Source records
════════════════
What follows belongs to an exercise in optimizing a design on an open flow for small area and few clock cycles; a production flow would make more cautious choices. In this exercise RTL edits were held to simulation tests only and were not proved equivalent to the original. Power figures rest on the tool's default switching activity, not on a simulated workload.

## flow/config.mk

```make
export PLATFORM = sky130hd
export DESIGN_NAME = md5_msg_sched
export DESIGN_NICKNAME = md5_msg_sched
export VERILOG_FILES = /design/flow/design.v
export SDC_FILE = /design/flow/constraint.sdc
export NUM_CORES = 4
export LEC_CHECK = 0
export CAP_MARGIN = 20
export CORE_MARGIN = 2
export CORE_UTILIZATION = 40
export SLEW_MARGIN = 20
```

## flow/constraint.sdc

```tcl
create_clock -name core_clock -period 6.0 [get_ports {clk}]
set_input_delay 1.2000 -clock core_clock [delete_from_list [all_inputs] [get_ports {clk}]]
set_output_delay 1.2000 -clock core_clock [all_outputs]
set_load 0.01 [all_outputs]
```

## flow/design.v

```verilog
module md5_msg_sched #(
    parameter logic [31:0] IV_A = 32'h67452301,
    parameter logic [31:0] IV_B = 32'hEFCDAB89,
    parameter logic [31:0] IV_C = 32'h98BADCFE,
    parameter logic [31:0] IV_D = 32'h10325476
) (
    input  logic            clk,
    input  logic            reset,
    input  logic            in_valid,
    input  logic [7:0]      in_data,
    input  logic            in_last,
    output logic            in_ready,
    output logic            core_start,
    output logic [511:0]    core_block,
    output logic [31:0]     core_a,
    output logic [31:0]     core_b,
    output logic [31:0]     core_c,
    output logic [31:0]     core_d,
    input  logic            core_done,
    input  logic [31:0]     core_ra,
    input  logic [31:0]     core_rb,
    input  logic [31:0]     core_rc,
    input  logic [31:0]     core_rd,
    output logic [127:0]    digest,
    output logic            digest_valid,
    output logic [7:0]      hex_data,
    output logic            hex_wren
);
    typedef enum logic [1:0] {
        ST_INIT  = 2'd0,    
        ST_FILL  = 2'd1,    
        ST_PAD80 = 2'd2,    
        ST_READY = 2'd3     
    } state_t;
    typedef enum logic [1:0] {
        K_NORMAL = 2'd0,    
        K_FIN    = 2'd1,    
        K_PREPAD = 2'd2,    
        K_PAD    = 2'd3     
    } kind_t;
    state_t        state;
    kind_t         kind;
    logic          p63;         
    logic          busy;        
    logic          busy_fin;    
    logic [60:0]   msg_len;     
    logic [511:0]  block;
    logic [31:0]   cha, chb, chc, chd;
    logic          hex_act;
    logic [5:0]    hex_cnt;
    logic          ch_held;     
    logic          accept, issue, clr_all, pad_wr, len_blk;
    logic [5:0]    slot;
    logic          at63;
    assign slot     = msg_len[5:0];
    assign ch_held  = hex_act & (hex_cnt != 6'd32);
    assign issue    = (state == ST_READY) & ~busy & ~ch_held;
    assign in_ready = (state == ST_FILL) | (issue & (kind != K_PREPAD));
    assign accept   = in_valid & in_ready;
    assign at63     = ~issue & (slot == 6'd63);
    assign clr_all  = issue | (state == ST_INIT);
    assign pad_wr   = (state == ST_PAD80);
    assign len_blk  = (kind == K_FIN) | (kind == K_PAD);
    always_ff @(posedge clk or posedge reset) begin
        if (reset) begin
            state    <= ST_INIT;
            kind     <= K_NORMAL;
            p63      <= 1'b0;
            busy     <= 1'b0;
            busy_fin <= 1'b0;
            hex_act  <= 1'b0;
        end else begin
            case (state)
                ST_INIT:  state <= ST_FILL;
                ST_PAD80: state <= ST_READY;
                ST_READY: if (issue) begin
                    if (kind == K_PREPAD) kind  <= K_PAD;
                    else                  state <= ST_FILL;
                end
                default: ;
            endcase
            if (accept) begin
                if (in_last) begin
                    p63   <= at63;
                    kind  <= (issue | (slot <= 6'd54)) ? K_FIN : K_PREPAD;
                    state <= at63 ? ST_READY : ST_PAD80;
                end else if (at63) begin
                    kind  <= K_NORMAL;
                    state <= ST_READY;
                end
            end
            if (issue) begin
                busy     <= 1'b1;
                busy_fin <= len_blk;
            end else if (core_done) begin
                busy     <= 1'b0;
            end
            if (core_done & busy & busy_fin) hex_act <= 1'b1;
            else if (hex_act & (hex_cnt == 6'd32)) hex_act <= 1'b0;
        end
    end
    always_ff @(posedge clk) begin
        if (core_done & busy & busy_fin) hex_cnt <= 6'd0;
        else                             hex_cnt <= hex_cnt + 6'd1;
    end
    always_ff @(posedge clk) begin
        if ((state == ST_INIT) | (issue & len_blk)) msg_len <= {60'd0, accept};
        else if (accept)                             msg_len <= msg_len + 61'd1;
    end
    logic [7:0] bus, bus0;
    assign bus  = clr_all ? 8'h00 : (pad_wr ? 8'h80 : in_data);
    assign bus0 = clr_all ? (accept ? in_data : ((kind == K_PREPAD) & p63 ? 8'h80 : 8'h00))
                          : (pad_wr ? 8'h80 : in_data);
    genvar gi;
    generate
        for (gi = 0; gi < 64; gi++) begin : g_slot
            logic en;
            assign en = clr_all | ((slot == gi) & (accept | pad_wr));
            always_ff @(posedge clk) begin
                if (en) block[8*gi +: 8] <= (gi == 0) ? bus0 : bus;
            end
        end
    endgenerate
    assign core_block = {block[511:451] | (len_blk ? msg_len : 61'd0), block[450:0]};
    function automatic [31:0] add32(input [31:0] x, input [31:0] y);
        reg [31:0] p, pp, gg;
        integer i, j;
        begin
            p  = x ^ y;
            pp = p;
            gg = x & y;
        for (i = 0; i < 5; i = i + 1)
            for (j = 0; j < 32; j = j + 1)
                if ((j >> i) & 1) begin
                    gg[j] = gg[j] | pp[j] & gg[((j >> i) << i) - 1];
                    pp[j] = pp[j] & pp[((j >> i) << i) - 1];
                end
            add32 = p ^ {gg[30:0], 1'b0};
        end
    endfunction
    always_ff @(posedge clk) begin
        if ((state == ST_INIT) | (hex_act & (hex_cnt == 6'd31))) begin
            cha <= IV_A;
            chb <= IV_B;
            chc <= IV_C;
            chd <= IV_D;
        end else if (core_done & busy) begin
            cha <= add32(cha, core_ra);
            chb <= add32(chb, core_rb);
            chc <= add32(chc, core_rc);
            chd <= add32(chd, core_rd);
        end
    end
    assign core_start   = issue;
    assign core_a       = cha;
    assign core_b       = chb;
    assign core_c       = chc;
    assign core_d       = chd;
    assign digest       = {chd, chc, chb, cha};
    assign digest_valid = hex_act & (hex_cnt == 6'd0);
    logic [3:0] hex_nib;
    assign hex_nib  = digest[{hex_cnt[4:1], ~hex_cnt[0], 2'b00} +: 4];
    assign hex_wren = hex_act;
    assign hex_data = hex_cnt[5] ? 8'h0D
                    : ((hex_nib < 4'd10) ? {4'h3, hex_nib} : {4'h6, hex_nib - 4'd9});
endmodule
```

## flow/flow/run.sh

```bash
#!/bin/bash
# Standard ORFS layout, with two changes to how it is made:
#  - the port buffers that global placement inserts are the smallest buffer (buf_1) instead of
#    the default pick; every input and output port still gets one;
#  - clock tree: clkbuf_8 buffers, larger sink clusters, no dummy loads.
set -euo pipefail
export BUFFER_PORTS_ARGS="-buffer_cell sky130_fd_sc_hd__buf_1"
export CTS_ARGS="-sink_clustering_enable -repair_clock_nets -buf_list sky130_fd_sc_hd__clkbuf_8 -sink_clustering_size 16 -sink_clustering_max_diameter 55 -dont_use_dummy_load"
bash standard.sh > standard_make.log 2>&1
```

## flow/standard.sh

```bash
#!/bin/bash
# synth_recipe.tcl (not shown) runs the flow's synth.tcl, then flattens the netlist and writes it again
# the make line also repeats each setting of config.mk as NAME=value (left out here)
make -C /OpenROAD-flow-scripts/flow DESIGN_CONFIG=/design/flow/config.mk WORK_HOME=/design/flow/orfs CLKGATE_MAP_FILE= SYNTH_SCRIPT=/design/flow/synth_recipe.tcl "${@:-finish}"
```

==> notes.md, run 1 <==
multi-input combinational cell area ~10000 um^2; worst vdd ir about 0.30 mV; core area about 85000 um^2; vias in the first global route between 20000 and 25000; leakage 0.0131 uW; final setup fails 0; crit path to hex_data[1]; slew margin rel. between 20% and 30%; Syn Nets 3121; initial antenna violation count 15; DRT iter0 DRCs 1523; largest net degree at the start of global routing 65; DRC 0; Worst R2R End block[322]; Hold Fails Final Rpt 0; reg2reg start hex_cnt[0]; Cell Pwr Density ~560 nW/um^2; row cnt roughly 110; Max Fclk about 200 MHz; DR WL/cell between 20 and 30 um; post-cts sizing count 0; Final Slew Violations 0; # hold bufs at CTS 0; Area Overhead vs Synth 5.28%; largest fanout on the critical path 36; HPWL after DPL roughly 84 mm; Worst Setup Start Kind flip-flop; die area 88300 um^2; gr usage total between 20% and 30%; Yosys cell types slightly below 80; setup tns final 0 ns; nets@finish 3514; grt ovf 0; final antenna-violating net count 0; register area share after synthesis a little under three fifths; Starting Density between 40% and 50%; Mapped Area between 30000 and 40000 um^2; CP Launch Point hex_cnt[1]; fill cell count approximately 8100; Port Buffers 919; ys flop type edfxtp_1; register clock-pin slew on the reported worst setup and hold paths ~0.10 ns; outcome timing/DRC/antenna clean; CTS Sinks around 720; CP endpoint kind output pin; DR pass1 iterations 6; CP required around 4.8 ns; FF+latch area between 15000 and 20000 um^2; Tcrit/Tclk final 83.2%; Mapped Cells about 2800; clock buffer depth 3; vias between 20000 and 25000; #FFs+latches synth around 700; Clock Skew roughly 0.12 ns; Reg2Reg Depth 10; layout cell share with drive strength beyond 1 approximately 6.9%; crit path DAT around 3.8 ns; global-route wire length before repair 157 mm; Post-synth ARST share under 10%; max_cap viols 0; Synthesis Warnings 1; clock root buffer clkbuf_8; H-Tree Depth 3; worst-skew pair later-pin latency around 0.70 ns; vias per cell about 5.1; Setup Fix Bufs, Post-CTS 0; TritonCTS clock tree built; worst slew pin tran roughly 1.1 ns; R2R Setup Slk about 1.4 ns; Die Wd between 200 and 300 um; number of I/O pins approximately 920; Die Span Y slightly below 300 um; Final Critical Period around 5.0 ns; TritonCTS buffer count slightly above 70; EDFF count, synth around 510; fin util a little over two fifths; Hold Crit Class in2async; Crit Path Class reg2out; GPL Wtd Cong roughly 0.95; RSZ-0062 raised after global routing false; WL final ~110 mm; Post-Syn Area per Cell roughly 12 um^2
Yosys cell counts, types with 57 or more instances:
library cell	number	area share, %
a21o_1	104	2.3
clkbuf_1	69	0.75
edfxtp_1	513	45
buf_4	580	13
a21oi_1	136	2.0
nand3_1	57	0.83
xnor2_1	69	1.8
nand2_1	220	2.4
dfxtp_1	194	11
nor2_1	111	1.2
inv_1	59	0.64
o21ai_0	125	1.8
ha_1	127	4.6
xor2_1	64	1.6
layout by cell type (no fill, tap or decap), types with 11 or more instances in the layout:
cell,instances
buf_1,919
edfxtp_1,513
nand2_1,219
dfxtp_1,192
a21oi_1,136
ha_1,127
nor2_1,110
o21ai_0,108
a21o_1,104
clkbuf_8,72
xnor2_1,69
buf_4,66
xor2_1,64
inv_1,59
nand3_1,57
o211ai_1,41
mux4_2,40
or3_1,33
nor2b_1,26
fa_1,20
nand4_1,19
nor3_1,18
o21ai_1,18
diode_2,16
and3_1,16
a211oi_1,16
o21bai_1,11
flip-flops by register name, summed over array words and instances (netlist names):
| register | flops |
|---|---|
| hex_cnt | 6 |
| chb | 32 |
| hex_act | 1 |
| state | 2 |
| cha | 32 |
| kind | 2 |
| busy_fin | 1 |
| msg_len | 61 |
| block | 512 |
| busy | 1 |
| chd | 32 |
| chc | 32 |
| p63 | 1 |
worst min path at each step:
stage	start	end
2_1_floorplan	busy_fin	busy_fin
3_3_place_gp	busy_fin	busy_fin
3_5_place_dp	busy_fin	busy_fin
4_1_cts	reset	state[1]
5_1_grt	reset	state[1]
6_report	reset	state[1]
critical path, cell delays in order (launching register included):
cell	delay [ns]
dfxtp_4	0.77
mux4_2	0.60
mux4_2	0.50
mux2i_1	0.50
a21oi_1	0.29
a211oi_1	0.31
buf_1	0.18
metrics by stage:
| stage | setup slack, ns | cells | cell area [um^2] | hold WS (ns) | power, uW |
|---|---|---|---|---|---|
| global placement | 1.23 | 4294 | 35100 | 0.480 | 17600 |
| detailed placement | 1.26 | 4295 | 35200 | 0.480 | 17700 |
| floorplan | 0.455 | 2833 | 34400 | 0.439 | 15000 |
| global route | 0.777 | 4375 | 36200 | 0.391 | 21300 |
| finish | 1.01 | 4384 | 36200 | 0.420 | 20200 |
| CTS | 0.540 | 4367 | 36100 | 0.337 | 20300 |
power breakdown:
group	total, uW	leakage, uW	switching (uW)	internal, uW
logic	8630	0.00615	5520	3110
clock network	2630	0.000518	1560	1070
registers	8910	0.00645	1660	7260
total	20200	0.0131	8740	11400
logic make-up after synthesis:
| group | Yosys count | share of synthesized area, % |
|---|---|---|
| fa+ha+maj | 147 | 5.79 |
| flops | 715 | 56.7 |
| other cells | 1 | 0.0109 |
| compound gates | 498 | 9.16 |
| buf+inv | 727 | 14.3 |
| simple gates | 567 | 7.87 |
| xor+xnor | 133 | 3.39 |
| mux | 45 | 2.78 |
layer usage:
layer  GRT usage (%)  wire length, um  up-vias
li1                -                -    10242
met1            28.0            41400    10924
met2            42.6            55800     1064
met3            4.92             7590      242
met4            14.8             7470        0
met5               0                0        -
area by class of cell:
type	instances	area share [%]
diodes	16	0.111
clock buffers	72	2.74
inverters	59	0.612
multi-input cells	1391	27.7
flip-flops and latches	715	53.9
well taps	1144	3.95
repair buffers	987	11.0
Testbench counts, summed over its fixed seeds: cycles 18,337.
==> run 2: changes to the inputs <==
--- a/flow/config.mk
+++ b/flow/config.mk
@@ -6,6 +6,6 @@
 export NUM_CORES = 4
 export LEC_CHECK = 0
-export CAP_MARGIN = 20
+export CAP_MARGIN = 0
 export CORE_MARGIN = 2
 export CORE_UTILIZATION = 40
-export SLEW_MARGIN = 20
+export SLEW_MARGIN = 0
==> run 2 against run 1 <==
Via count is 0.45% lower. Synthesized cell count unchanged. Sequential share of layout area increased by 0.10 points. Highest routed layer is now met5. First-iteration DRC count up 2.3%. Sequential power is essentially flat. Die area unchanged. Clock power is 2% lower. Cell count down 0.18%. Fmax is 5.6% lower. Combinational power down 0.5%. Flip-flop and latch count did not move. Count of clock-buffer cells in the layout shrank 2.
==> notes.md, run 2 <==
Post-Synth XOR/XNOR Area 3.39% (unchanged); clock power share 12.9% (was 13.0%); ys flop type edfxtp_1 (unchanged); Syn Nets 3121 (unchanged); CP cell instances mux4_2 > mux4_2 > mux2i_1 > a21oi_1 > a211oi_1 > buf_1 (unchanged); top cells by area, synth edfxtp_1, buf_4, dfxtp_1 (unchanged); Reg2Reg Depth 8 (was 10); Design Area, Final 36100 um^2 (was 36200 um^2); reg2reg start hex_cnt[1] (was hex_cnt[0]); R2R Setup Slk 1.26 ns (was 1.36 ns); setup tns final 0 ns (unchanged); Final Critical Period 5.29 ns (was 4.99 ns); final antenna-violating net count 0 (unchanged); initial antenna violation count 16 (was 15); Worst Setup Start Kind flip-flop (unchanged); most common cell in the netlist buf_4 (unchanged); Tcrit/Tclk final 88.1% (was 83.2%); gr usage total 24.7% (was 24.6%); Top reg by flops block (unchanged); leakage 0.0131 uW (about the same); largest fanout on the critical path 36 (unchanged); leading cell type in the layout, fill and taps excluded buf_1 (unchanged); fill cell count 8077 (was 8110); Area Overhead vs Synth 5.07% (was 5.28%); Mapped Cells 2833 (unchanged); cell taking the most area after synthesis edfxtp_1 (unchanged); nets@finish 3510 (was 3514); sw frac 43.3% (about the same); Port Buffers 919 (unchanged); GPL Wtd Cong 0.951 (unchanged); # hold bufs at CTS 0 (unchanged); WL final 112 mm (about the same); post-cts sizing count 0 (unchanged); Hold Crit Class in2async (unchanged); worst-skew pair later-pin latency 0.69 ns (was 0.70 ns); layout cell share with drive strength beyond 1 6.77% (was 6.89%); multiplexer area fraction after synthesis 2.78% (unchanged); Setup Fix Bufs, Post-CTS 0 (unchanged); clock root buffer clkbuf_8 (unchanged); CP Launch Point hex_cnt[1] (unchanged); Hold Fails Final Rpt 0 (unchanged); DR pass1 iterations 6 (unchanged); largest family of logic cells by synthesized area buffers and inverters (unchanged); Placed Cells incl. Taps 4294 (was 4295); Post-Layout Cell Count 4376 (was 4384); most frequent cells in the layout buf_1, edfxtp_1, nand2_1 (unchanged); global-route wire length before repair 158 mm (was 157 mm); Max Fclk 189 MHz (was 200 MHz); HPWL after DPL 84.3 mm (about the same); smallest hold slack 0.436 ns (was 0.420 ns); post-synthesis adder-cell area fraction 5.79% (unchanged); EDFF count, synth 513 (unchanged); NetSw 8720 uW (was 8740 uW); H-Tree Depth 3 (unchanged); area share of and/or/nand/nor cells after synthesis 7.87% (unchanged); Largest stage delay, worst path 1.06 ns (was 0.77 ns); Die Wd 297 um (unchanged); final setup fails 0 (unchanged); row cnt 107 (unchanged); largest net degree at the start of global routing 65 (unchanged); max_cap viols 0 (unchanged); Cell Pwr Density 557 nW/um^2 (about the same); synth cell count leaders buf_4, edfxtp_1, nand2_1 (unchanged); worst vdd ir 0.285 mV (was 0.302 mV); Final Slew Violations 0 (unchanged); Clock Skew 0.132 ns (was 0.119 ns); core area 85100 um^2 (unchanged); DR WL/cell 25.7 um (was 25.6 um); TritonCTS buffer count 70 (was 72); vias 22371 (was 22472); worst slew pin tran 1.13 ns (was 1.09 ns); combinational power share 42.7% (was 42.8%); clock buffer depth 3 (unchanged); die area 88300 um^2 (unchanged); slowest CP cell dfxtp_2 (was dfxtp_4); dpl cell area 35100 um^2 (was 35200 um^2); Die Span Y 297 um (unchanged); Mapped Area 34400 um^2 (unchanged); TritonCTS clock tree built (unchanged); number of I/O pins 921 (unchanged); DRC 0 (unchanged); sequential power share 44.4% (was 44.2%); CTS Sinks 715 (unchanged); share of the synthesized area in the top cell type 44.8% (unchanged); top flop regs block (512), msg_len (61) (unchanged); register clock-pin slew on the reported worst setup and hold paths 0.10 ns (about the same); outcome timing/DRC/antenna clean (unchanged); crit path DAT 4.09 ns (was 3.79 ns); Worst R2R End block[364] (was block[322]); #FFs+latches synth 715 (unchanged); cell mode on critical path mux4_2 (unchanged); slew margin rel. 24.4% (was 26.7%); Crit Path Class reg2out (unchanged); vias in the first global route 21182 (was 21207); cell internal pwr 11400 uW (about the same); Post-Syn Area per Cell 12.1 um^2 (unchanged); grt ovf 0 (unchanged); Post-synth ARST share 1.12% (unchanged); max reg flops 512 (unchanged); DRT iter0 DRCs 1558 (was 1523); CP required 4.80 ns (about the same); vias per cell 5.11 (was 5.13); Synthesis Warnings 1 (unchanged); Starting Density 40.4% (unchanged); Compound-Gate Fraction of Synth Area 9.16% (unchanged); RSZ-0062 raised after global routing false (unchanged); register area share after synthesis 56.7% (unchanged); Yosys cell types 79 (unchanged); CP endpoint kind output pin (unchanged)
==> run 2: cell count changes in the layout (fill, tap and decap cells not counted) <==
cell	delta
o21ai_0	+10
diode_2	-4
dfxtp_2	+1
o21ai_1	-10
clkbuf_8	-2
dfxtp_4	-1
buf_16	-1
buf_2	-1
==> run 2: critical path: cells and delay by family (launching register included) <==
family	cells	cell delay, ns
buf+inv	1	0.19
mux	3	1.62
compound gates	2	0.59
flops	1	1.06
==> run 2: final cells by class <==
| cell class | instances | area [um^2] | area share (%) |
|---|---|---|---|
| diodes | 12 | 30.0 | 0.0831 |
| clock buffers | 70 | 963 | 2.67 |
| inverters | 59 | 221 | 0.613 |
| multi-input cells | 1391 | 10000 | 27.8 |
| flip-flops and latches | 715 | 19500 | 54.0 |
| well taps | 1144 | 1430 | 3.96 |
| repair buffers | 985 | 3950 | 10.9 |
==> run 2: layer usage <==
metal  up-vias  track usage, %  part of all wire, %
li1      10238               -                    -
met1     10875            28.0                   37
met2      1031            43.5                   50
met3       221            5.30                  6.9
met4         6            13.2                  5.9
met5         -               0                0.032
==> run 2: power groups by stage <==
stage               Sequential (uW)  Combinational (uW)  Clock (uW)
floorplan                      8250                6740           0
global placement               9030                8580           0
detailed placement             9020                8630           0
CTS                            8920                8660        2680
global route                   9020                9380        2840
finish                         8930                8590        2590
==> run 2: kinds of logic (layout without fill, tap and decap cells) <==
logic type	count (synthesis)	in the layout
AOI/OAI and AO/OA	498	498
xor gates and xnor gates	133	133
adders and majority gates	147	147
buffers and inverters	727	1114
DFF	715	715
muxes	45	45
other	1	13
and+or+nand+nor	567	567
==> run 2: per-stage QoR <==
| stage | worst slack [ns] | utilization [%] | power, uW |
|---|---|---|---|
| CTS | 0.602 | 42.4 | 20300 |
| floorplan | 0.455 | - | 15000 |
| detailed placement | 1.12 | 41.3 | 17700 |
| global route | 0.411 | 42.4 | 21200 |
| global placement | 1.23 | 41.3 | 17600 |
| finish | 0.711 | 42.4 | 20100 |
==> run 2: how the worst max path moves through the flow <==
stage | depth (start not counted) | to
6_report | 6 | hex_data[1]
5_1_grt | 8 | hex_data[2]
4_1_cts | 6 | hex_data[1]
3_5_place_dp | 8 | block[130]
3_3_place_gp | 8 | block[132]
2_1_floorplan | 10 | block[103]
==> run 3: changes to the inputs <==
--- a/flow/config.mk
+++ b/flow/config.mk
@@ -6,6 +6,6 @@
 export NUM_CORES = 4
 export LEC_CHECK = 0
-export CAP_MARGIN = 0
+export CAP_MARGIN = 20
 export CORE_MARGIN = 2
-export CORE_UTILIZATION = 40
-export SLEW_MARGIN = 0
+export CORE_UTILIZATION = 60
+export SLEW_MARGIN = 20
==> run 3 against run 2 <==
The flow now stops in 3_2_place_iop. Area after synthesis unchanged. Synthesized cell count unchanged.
════════════════
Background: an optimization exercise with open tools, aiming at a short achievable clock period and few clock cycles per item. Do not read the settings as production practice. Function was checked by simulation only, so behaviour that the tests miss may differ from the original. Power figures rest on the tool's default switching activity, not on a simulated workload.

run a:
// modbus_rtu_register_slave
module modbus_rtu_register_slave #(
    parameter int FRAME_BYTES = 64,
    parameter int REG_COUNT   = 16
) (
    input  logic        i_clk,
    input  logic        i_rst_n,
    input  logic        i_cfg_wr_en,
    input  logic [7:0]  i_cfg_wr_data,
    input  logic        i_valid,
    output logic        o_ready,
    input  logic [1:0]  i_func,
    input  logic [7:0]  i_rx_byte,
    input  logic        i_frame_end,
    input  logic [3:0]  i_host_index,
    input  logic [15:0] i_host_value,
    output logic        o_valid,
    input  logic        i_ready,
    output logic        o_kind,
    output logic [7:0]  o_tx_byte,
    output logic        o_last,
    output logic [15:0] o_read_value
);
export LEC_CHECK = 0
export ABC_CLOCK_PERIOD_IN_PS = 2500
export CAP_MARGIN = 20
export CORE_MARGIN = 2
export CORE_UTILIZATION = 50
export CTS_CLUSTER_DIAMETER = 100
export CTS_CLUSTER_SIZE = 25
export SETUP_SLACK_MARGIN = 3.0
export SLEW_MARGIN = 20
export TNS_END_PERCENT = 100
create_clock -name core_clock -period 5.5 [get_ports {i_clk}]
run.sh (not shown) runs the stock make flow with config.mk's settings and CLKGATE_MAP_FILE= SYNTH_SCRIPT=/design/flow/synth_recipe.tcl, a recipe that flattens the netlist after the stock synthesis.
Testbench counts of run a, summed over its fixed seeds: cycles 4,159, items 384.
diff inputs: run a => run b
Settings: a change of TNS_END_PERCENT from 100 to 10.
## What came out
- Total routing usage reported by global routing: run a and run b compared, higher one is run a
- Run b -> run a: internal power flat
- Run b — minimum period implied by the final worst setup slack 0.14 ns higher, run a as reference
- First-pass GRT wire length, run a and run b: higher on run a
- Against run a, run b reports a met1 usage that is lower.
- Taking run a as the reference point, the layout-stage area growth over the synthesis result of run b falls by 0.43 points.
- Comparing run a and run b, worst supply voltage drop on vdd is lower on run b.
════════════════
*DIRECTIONS*. Show all lines above holding "What".

*EXPECTED ANSWER*.
What follows belongs to an exercise in optimizing a design on an open flow for small area and few clock cycles; a production flow would make more cautious choices. In this exercise RTL edits were held to simulation tests only and were not proved equivalent to the original. Power figures rest on the tool's default switching activity, not on a simulated workload.
## What came out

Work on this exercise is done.